How to Make the Most of the Industry 4.0 Supply Chain

How to Make the Most of the Industry 4.0 Supply Chain

How to Make the Most of Industry 4.0It’s been said that we should think of scientific revolutions not as revolutions per se, but as paradigm shifts—meaning that, rather than thinking of the great breakthroughs in 20th century physics or medicine as groundbreaking seismic shifts, we should consider them in terms of reorientations of method and changing understandings of old knowledge. The same might well be said of new developments in industry. The rise of automation, for instance, didn’t do away with the use of manpower overnight. Instead, it led us to reconsider the way we utilize people as resources and the way that we structure processes around manual intervention. 

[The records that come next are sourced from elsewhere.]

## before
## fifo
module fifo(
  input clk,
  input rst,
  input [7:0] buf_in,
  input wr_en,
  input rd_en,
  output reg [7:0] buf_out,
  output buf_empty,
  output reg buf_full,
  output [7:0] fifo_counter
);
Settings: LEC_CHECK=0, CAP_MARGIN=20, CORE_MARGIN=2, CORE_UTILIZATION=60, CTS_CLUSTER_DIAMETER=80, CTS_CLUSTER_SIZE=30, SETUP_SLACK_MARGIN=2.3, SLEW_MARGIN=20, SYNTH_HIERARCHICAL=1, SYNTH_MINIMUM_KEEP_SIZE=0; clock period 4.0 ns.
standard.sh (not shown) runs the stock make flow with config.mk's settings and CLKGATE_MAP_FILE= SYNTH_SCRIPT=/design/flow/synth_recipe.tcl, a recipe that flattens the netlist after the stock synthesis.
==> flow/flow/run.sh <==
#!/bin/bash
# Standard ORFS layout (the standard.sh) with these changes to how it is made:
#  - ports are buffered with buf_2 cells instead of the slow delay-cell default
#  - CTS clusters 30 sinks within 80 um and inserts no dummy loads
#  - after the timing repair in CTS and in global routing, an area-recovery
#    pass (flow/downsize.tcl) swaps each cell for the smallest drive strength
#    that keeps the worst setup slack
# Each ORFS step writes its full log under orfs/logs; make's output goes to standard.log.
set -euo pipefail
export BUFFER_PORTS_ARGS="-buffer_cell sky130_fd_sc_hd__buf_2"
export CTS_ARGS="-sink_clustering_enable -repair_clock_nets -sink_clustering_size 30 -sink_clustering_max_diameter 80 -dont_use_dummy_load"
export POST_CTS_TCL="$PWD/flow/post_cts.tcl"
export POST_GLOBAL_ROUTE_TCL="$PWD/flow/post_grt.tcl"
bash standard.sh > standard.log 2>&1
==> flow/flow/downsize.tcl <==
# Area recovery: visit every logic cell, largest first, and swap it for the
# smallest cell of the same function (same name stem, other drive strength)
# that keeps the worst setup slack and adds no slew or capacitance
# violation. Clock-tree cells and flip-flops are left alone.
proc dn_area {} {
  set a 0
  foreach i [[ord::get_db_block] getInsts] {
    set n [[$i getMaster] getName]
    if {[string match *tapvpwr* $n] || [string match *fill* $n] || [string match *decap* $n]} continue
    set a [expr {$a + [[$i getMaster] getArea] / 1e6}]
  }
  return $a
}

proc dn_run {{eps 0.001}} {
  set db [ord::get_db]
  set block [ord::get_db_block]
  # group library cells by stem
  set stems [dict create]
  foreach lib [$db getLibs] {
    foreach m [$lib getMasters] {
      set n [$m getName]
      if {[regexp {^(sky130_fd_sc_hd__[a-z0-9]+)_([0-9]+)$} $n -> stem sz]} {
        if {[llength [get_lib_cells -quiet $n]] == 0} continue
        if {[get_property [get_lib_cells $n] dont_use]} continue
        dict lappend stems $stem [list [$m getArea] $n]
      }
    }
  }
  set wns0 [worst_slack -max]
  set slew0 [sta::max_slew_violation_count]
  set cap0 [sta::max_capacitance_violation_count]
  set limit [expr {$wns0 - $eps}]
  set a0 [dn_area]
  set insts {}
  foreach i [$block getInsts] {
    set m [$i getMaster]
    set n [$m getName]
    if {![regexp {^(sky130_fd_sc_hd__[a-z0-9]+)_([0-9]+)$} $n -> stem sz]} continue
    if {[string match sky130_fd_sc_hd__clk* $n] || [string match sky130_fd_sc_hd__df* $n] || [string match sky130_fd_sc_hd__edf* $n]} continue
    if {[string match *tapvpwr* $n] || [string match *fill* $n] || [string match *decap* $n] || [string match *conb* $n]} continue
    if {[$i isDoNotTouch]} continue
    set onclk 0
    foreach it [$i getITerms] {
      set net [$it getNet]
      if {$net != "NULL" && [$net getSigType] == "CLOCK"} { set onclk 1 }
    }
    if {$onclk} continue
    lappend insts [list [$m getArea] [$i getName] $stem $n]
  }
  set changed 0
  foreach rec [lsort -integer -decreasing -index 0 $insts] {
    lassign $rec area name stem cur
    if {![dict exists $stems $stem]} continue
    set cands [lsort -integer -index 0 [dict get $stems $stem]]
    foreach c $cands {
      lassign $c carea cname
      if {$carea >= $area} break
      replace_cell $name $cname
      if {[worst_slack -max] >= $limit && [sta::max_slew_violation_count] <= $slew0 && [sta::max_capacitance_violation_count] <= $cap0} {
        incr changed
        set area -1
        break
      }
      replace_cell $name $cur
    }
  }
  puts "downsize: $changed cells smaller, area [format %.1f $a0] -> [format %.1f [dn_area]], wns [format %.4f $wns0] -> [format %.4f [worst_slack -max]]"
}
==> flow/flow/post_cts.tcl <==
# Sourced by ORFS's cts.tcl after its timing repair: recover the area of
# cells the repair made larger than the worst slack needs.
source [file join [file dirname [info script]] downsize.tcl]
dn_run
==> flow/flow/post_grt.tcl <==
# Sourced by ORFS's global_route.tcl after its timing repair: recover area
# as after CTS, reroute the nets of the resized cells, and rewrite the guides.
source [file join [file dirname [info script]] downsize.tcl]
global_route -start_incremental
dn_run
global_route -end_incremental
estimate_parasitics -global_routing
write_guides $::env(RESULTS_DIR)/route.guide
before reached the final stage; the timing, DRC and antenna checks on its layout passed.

What does this way of thinking mean for how we discuss “the fourth industrial revolution,” i.e. Industry 4.0? Simply put, the tremendous potential benefits of Industry 4.0 won’t happen on their own. Yes, manufacturing as a field will change drastically and factories will become smarter and more reliant on sensors and internet of things (IoT) devices, but companies need to make an active engagement with these changes by learning to rethink their processes and their use of resources across the supply chain. This raises an important question: how can companies make the most of this new paradigm shift? 

End-to-end Visibility

In procurement processes, businesses are often warned against “shadow IT,” situations in which information technology decisions are made either without explicit organizational buy-in or without the involvement of actual IT professionals. This can be the result of numerous factors, but it most commonly stems from the unclear lines of communication and incomplete data that result from siloized procurement processes. The same sort of murkiness and confusion frequently occurs in supply chain management, particularly in complex and variant-rich areas, with key stakeholders and decision-makers cut off from one another and potentially working at cross-purposes.

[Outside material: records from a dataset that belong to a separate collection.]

Source: an optimization exercise on an open RTL-to-GDS flow (aim: small area). Production flows keep margins and buffers that such runs may drop. In this exercise RTL edits were held to simulation tests only and were not proved equivalent to the original. No driver is modelled on the clock port, so clock power and skew are understated where the tree is cut down; a real chip needs a root buffer or a tree. Power is estimated from default activity; no workload was simulated.

Setup of maple:
==> module keyboard_scan, before the edit <==
module keyboard_scan(
    input                clk,
    input                rstn,
    input        [3 :0]  col,
    output       [3 :0]  row,
    output reg   [3 :0]  cap,
    output reg           init,
    output               upd,
    output       [1 :0]  sel,
    output       [3 :0]  phase
);
reg [11:0] v;
reg        hp;
reg [1:0]  ri;
wire wrap = &v;
wire rot  = wrap & hp;
always @(posedge clk) begin
    if (!rstn) begin
        v    <= 12'd1596;
        hp   <= 1'b1;
        ri   <= 2'd0;
        init <= 1'b1;
    end else begin
        v <= wrap ? 12'd1596 : v + 12'd1;
        {ri, hp} <= {ri, hp} + wrap;
        if (rot)
            init <= 1'b0;
    end
end
always @(posedge clk)
    if (!hp) cap <= col;
assign upd   = hp & ~(v[11] | v[8] | v[7] | v[5] | v[4] | v[3]) & (v[2] == ri[1]);
assign sel   = v[1:0];
assign row   = ~(4'b0001 << ri);
wire       pls = ~hp & (v[10:0] == 11'd622);
wire [3:0] oh  = 4'b0001 << ri;
assign phase = {4{pls}} & {oh[1:0], oh[3:2]};
endmodule
This is an optimization exercise on Yosys and OpenROAD, whose aim is small area, not a production implementation.
At most, simulation tests tie the RTL to the original design; equivalence was not proved.
Function not checked in run 1: the RTL went through the layout flow alone.
Power is estimated from default activity; no workload was simulated.

==> design/flow/flow/run.sh <==
#!/bin/bash
# The standard layout (standard.sh), with three changes:
#  - synthesis: the standard flow's own synthesis script (synth_recipe.tcl, i.e. ORFS
#    synthesis without fsm/share, flattened, function nets renamed), except
#    that ABC maps the combinational logic with flow/abc.script (area-oriented
#    &nf mapping) instead of ORFS's abc script. Flip-flops are mapped before
#    ABC runs, so the registers are exactly the standard synthesis's.
#  - the port buffers that buffer_ports inserts use the smallest buffer cell
#    (buf_1) instead of the resizer's default pick (clkdlybuf4s50_1); every
#    port still gets its buffer, and repair_design resizes any that need it;
#  - clock tree: clkbuf_16 buffers, sink clusters of up to 24 flip-flops
#    within 100 um, no dummy loads.
# Each tool's output goes to a log file in this folder (and ORFS's logs).
set -euo pipefail
W=$(pwd)
export BUFFER_PORTS_ARGS="-buffer_cell sky130_fd_sc_hd__buf_1"
export CTS_ARGS="-sink_clustering_enable -repair_clock_nets -dont_use_dummy_load -buf_list sky130_fd_sc_hd__clkbuf_16 -sink_clustering_size 24 -sink_clustering_max_diameter 100"
export FLOW_ABC_SCRIPT="$W/flow/abc.script"
# ORFS synth.tcl with only the abc call's script replaced
sed 's|^  log_cmd abc {\*}\$abc_args$|  log_cmd abc -script $::env(FLOW_ABC_SCRIPT) {*}[lrange $abc_args 2 end]|' \
  "$FLOW_HOME/scripts/synth.tcl" > "$W/flow_synth_orfs.tcl"
grep -q 'FLOW_ABC_SCRIPT' "$W/flow_synth_orfs.tcl"
sed "s|source \$::env(SCRIPTS_DIR)/synth.tcl|source $W/flow_synth_orfs.tcl|" \
  "$W/synth_recipe.tcl" > "$W/flow_synth.tcl"
grep -q 'flow_synth_orfs.tcl' "$W/flow_synth.tcl"
bash standard.sh SYNTH_SCRIPT="$W/flow_synth.tcl" synth > synth.log 2>&1
bash standard.sh > standard.log 2>&1
==> design/flow/flow/abc.script <==
strash
balance
rewrite
refactor
balance
rewrite
rewrite -z
balance
refactor -z
rewrite -z
balance
dch -f
&get -n
&st
&dch
&nf -R 1000
&put
topo
==> design/flow/standard.sh <==
#!/bin/bash
# synth_recipe.tcl (not shown) runs the flow's synth.tcl, then flattens the netlist and writes it again
# the make line also repeats each setting of config.mk as NAME=value (left out here)
make -C /OpenROAD-flow-scripts/flow DESIGN_CONFIG=/design/flow/config.mk WORK_HOME=/design/flow/orfs CLKGATE_MAP_FILE= SYNTH_SCRIPT=/design/flow/synth_recipe.tcl "${@:-finish}"
==> design/flow/config.mk <==
export PLATFORM = sky130hd
export DESIGN_NAME = cpu
export DESIGN_NICKNAME = cpu
export VERILOG_FILES = /design/flow/design.v
export SDC_FILE = /design/flow/constraint.sdc
export NUM_CORES = 4
export LEC_CHECK = 0
export ABC_AREA = 1
export CAP_MARGIN = 20
export CORE_MARGIN = 2
export CORE_UTILIZATION = 40
export CTS_BUF_LIST = sky130_fd_sc_hd__clkbuf_4
export SLEW_MARGIN = 20
==> design/flow/constraint.sdc <==
create_clock -name core_clock -period 10.0 [get_ports {clk}]
set_input_delay 2.0000 -clock core_clock [delete_from_list [all_inputs] [get_ports {clk}]]
set_output_delay 2.0000 -clock core_clock [all_outputs]
set_load 0.01 [all_outputs]
Source: an optimization exercise on an open RTL-to-GDS flow (aim: small area, a short achievable clock period and few clock cycles). Production flows keep margins and buffers that such runs may drop.
In this exercise RTL edits were held to simulation tests only and were not proved equivalent to the original.
Power and IR drop assume default switching activity.

==> yarrow: inputs <==
==> flow/design.v <==
module sasanqua_core
    (
        input wire          CLK,
        input wire          RST,
        output wire         INST_RDEN,
        output wire [31:0]  INST_RIADDR,
        input wire  [31:0]  INST_ROADDR,
        input wire          INST_RVALID,
        input wire  [31:0]  INST_RDATA,
        output wire         DATA_RDEN,
        output wire [31:0]  DATA_RIADDR,
        input wire  [31:0]  DATA_ROADDR,
        input wire          DATA_RVALID,
        input wire  [31:0]  DATA_RDATA,
        output wire         DATA_WREN,
        output wire [3:0]   DATA_WSTRB,
        output wire [31:0]  DATA_WADDR,
        output wire [31:0]  DATA_WDATA
    );
    reg  [31:1] nf;          
    reg  [31:1] pcd;         
    reg         fv;          
    reg         e_v;
    reg  [31:0] e_a, e_b;
    reg  [11:0] e_imm;       
    reg  [31:1] e_tgt;       
    reg  [31:1] e_link;      
    reg  [4:0]  e_rd;
    reg  [2:0]  e_f3;
    reg         e_alt;       
    reg         e_we;        
    reg         e_load, e_store, e_branch, e_pred, e_jalr, e_csr, e_trap, e_rep;
    reg         e_early;     
    reg  [3:0]  e_cause;
    reg  [4:0]  e_sh;        
    reg  [10:0] e_sel;
    reg  [4:0]  e_csel;      
    reg  [31:0] m_res, m_addr;      
    reg  [4:0]  m_rd;
    reg  [2:0]  m_f3;
    reg         m_we, m_load, m_store, m_redir;
    reg         w_we;
    reg  [4:0]  w_rd;
    reg  [31:0] w_data;
    reg         w_load;
    reg  [2:0]  w_f3;
    reg  [1:0]  w_off;
    reg  [31:0] mstatus, mtvec, mscratch, mepc, mcause;
    reg  [31:0] rf [1:31];
    wire        m_redirect = m_redir;
    assign DATA_RDEN   = 1'b1;
    assign DATA_RIADDR = m_addr;
    assign DATA_WREN   = m_store;
    assign DATA_WADDR  = m_addr;
    assign DATA_WDATA  = m_res;
    assign DATA_WSTRB  = m_f3[1] ? 4'b1111 : m_f3[0] ? 4'b0011 : 4'b0001;
    wire        e_ex       = e_v && !m_redirect;
    wire        e_redirect = e_early && !m_redirect;
    wire [32:0] addsub;
    ks_add alu_add (.A(e_a), .B(e_alt ? ~e_b : e_b), .CI(e_alt), .S(addsub));
    wire        eq  = e_a == e_b;
    wire        ltu = e_a < e_b;
    wire        lt  = (e_a[31] ^ e_b[31]) ? e_a[31] : ltu;
    reg         taken;
    always @* begin
        case (e_f3)
            3'd0:    taken = eq;
            3'd1:    taken = !eq;
            3'd4:    taken = lt;
            3'd5:    taken = !lt;
            3'd6:    taken = ltu;
            default: taken = !ltu;
        endcase
    end
    wire        sh_left = e_sel[9];
    reg  [31:0] sh_in, sh_rev;
    integer     k;
    always @* begin
        for (k = 0; k < 32; k = k + 1)
            sh_in[k] = sh_left ? e_a[31-k] : e_a[k];
    end
    wire [32:0] sh_ext = {e_alt && e_a[31], sh_in};
    wire [32:0] sh_out = $signed(sh_ext) >>> e_sh;
    always @* begin
        for (k = 0; k < 32; k = k + 1)
            sh_rev[k] = sh_left ? sh_out[31-k] : sh_out[k];
    end
    wire [31:0] csr_old = ({32{e_csel[0]}} & mstatus) | ({32{e_csel[1]}} & mtvec) |
                          ({32{e_csel[2]}} & mscratch) | ({32{e_csel[3]}} & mepc) |
                          ({32{e_csel[4]}} & mcause);
    reg  [31:0] csr_new;
    always @* begin
        case (e_f3)
            3'd1:    csr_new = e_a;
            3'd3:    csr_new = csr_old & ~e_a;
            3'd7:    csr_new = csr_old & ~e_a & 32'h3fff_ffff;
            default: csr_new = csr_old | e_a;
        endcase
    end
    wire [31:0] e_res = ({32{e_sel[10]}} & addsub[31:0]) |
                        ({32{e_sel[9]}}  & sh_rev) |
                        ({32{e_sel[8]}}  & sh_rev) |
                        {31'b0, e_sel[7] & lt} |
                        {31'b0, e_sel[6] & ltu} |
                        ({32{e_sel[5]}}  & (e_a ^ e_b)) |
                        ({32{e_sel[4]}}  & (e_a | e_b)) |
                        ({32{e_sel[3]}}  & (e_a & e_b)) |
                        ({32{e_sel[2]}}  & csr_old) |
                        ({32{e_sel[1]}}  & {e_link, 1'b0}) |
                        ({32{e_sel[0]}}  & e_b);
    wire [32:0] agu;
    ks_add agu_add (.A(e_a), .B({{20{e_imm[11]}}, e_imm}), .CI(1'b0), .S(agu));
    wire        mispredict = e_branch && (taken != e_pred);
    wire [31:0] e_addr = e_branch ? (taken ? {e_tgt, 1'b0} : {e_link, 1'b0}) : agu[31:0];
    wire [31:0] ld_sh = DATA_RDATA >> {w_off, 3'b000};
    reg  [31:0] ld_val;
    always @* begin
        case (w_f3)
            3'd0:    ld_val = {{24{ld_sh[7]}}, ld_sh[7:0]};
            3'd4:    ld_val = {24'b0, ld_sh[7:0]};
            3'd1:    ld_val = {{16{ld_sh[15]}}, ld_sh[15:0]};
            3'd5:    ld_val = {16'b0, ld_sh[15:0]};
            default: ld_val = ld_sh;
        endcase
    end
    wire [31:0] w_val = w_load ? ld_val : w_data;
    wire [31:0] inst = INST_RDATA;
    wire [6:0]  op   = inst[6:0];
    wire [2:0]  f3   = inst[14:12];
    wire [6:0]  f7   = inst[31:25];
    wire [4:0]  rd   = inst[11:7];
    wire [4:0]  rs1  = inst[19:15];
    wire [4:0]  rs2  = inst[24:20];
    wire [31:0] imm_i = {{20{inst[31]}}, inst[31:20]};
    wire [31:0] imm_b = {{19{inst[31]}}, inst[31], inst[7], inst[30:25], inst[11:8], 1'b0};
    wire [31:0] imm_u = {inst[31:12], 12'b0};
    wire [31:0] imm_j = {{11{inst[31]}}, inst[31], inst[19:12], inst[20], inst[30:21], 1'b0};
    wire o_op     = op == 7'b0110011;
    wire o_opimm  = op == 7'b0010011;
    wire o_lui    = op == 7'b0110111;
    wire o_auipc  = op == 7'b0010111;
    wire o_jal    = op == 7'b1101111;
    wire o_jalr   = op == 7'b1100111;
    wire o_branch = op == 7'b1100011;
    wire o_load   = op == 7'b0000011;
    wire o_store  = op == 7'b0100011;
    wire o_system = op == 7'b1110011;
    wire o_fence  = op == 7'b0001111;
    wire f7_zero  = f7 == 7'b0000000;
    wire f7_alt   = f7 == 7'b0100000;
    wire d_alu_ok = o_op ? (f7_zero || (f7_alt && (f3 == 3'd0 || f3 == 3'd5))) :
                    (f3 == 3'd1) ? f7_zero :
                    (f3 == 3'd5) ? (f7_zero || f7_alt) : 1'b1;
    wire d_alu    = ((o_op || o_opimm) && d_alu_ok) || o_lui || o_auipc;
    wire d_arith  = o_op || o_opimm;
    wire d_load   = o_load && (f3 == 3'd0 || f3 == 3'd1 || f3 == 3'd2 || f3 == 3'd4 || f3 == 3'd5);
    wire d_store  = o_store && (f3 == 3'd0 || f3 == 3'd1 || f3 == 3'd2);
    wire d_branch = o_branch && (f3 != 3'd2) && (f3 != 3'd3);
    wire d_jalr   = o_jalr && (f3 == 3'd0);
    wire d_csr    = o_system && (f3 != 3'd0) && (f3 != 3'd4);
    wire d_env    = o_system && (f3 == 3'd0) && f7_zero;
    wire d_ill    = !(o_op || o_opimm || o_lui || o_auipc || o_jal || o_jalr || o_branch ||
                      o_load || o_store || o_system || o_fence);
    wire d_trap   = d_env || d_ill;
    wire [3:0] d_cause = d_ill ? 4'd2 : (inst[31:20] == 12'h000) ? 4'd11 : 4'd3;
    wire d_we     = (d_alu || d_load || d_csr || o_jal || d_jalr) && (rd != 5'd0);
    wire use_rs1  = !(o_lui || o_auipc || o_jal || (o_system && f3[2]));
    wire use_rs2  = o_op || o_branch || o_store;
    wire [31:0] sel1 = 32'b1 << rs1;
    wire [31:0] sel2 = 32'b1 << rs2;
    reg  [31:0] rf1, rf2;
    integer     r;
    always @* begin
        rf1 = 32'b0;
        rf2 = 32'b0;
        for (r = 1; r < 32; r = r + 1) begin
            rf1 = rf1 | ({32{sel1[r]}} & rf[r]);
            rf2 = rf2 | ({32{sel2[r]}} & rf[r]);
        end
    end
    wire e_fwd = e_ex && e_we && !e_load;
    wire m_fwd = m_we && !m_load;
    wire [31:0] byp1 = (e_fwd && e_rd == rs1) ? e_res :
                       (m_fwd && m_rd == rs1) ? m_res :
                       (w_we  && w_rd == rs1) ? w_val : rf1;
    wire [31:0] byp2 = (e_fwd && e_rd == rs2) ? e_res :
                       (m_fwd && m_rd == rs2) ? m_res :
                       (w_we  && w_rd == rs2) ? w_val : rf2;
    wire e_ld  = e_v && e_load && e_we;
    wire m_ld  = m_load && m_we;
    wire dep   = (use_rs1 && ((e_ld && e_rd == rs1) || (m_ld && m_rd == rs1))) ||
                 (use_rs2 && ((e_ld && e_rd == rs2) || (m_ld && m_rd == rs2))) ||
                 (d_trap && e_v && e_csr && e_csel[1]);
    wire [31:0] d_a = o_lui ? 32'b0 : o_auipc ? {pcd, 1'b0} :
                      (o_system && f3[2]) ? {27'b0, rs1} : byp1;
    wire [31:0] d_b = (o_lui || o_auipc) ? imm_u : o_opimm ? imm_i : byp2;
    wire [31:0] t_off = op[3] ? imm_j : imm_b;
    wire [32:0] t_sum;
    ks_add tgt_add (.A({pcd, 1'b0}), .B(t_off), .CI(1'b0), .S(t_sum));
    wire [31:1] d_tgt = t_sum[31:1];
    wire pred   = d_branch && inst[31];
    wire [31:1] fetch_addr = m_redirect ? m_addr[31:1] : nf;
    wire        take       = fv && !m_redirect && !e_redirect;
    assign INST_RDEN   = 1'b1;
    assign INST_RIADDR = {fetch_addr, 1'b0};
    always @(posedge CLK) begin
        if (RST) begin
            nf       <= 31'b0;
            fv       <= 1'b0;
            e_v      <= 1'b0;
            m_we     <= 1'b0;
            m_store  <= 1'b0;
            m_redir  <= 1'b0;
            w_we     <= 1'b0;
        end
        else begin
            nf       <= !take ? fetch_addr + 31'd2 :
                        dep ? pcd : d_trap ? {mtvec[31:2], 1'b0} :
                        (o_jal || pred) ? d_tgt : fetch_addr + 31'd2;
            fv       <= 1'b1;
            e_v      <= take;
            m_we     <= e_ex && e_we;
            m_store  <= e_ex && e_store;
            m_redir  <= e_ex && (e_jalr || mispredict);
            w_we     <= m_we;
        end
        pcd <= fetch_addr;
        e_a        <= d_a;
        e_b        <= d_b;
        e_imm      <= o_store ? {inst[31:25], inst[11:7]} : inst[31:20];
        e_tgt      <= d_tgt;
        e_link     <= pcd + 31'd2;
        e_rd       <= rd;
        e_f3       <= (o_lui || o_auipc) ? 3'd0 : f3;
        e_alt      <= (o_op || (o_opimm && f3 == 3'd5)) && inst[30];
        e_we       <= d_we && !dep;
        e_load     <= d_load;
        e_store    <= d_store && !dep;
        e_branch   <= d_branch && !dep;
        e_pred     <= pred;
        e_jalr     <= d_jalr && !dep;
        e_sh       <= d_b[4:0];
        e_sel      <= {d_arith && f3 == 3'd0, d_arith && f3 == 3'd1, d_arith && f3 == 3'd5,
                       d_arith && f3 == 3'd2, d_arith && f3 == 3'd3, d_arith && f3 == 3'd4,
                       d_arith && f3 == 3'd6, d_arith && f3 == 3'd7, o_system,
                       o_jal || o_jalr, o_store} |
                      {o_lui || o_auipc, 10'b0};
        e_csr      <= d_csr && !dep;
        e_trap     <= d_trap && !dep;
        e_rep      <= dep;
        e_early    <= !RST && take && (dep || d_trap || o_jal || pred);
        e_cause    <= d_cause;
        e_csel     <= {inst[31:20] == 12'h342, inst[31:20] == 12'h341, inst[31:20] == 12'h340,
                       inst[31:20] == 12'h305, inst[31:20] == 12'h300};
        m_res   <= e_res;
        m_addr  <= e_addr;
        m_rd    <= e_rd;
        m_f3    <= e_f3;
        m_load  <= e_load;
        w_rd   <= m_rd;
        w_data <= m_res;
        w_load <= m_load;
        w_f3   <= m_f3;
        w_off  <= m_addr[1:0];
        if (RST) begin
            mstatus  <= 32'b0;
            mtvec    <= 32'b0;
            mscratch <= 32'b0;
            mepc     <= 32'b0;
            mcause   <= 32'b0;
        end
        else if (e_ex && e_trap) begin
            mstatus  <= {24'b0, mstatus[3], 7'b0};
            mepc     <= {e_link - 31'd2, 1'b0};
            mcause   <= {28'b0, e_cause};
        end
        else if (e_ex && e_csr) begin
            if (e_csel[0]) mstatus  <= csr_new;
            if (e_csel[1]) mtvec    <= csr_new;
            if (e_csel[2]) mscratch <= csr_new;
            if (e_csel[3]) mepc     <= csr_new;
            if (e_csel[4]) mcause   <= csr_new;
        end
    end
    genvar g;
    generate
        for (g = 1; g < 32; g = g + 1) begin : regs
            always @(posedge CLK)
                if (w_we && w_rd == g)
                    rf[g] <= w_val;
        end
    endgenerate
endmodule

Industry 4.0 systems, with their emphasis on collecting mission critical data from sensors, have the potential to mitigate these sorts of decision-making siloes. With the new data being made available to them, manufacturers can make a push toward End-to-end (E2E) visibility. By making real-time data available throughout an entire organization, it is possible to illuminate the entire supply chain, giving stakeholders the power to make smarter, better informed decisions while boosting cross-operational planning and communication. Ultimately, businesses will be able to gain a more holistic, point-to-point view of their value chain and promote increasingly transparent manufacturing processes.

Intelligent Planning 

E2E visibility is a noble goal for its own sake, but it can also help businesses bring about improvements that will radically change the Industry 4.0 supply chain. In particular, increased data visibility makes it possible for manufacturers to adopt intelligent planning solutions that respond to real-time inputs to demystify interrelated, variant-rich processes. When each value point from inbound stream to factory floor to customer delivery is digitized, made transparent, and more thoroughly understood, production sequences can be newly optimized, with areas of waste and inefficiency identified and remedied. An agile intelligent planning architecture should account for transport volumes, warehouse holdings, inventory levels, and potential disruptions and bottlenecks in order create production plans that are transparent, adaptable, and ultimately more cost-effective.  

Where old-school strategic, operational, and tactical plans formed in an Excel spreadsheet might have sufficed in an era of limited connectivity, getting the most out of Industry 4.0 supply chains means adapting to new technological realities with an intelligent planning architecture that offers new capabilities, including:

  • Integrated reporting and analysis
  • Reevaluation of supply streams from a logistical standpoint
  • Analysis of past demand and hurdles

Forecasting and Simulations

Although factories throughout the world are changing rapidly to include “smart” technology and capabilities, a recent survey showed that only 28% of manufacturers ranked themselves as “advanced” when it came to digitization. But as we’ve seen above, making the most of a smart factory means embracing new technology and information and integrating them into new processes and systems. This means, among other things, digitization. The power of a digitized Industry 4.0 supply chain is immense.

  • Businesses can create “digital twins” in order to run simulations and test possible process changes on fully digital models of their manufacturing processes. Real-time data and sensors make it possible to keep a simulated factory precisely calibrated to the real-world conditions of its physical counterpart, enabling planners to accurately test predictions about process changes and navigating roadblocks.
  • Integrated software solutions can develop more accurate forecasts for modeling future demand spikes/dips, predicting bottlenecks, and managing capacity usage. This enables planners to build more adaptive strategies, better cope with disaster scenarios (e.g. natural disasters along transport routes)/improve risk management across the entire supply chain, and minimize late deliveries to more accurately meet customer expectations/demand.
  • Predictive, future-oriented planning can offer easier S&OE, more efficient supply chain management, and more broadly scoped business stratagems, paving the way for significant value added possibilities.

If indeed we think of these new frontiers in the supply chain as a paradigm shift, practices like intelligent planning and smarter forecasting can offer manufacturers not just new ways to improve processes, but a new way of looking at resources across all value points on the Industry 4.0 supply chain.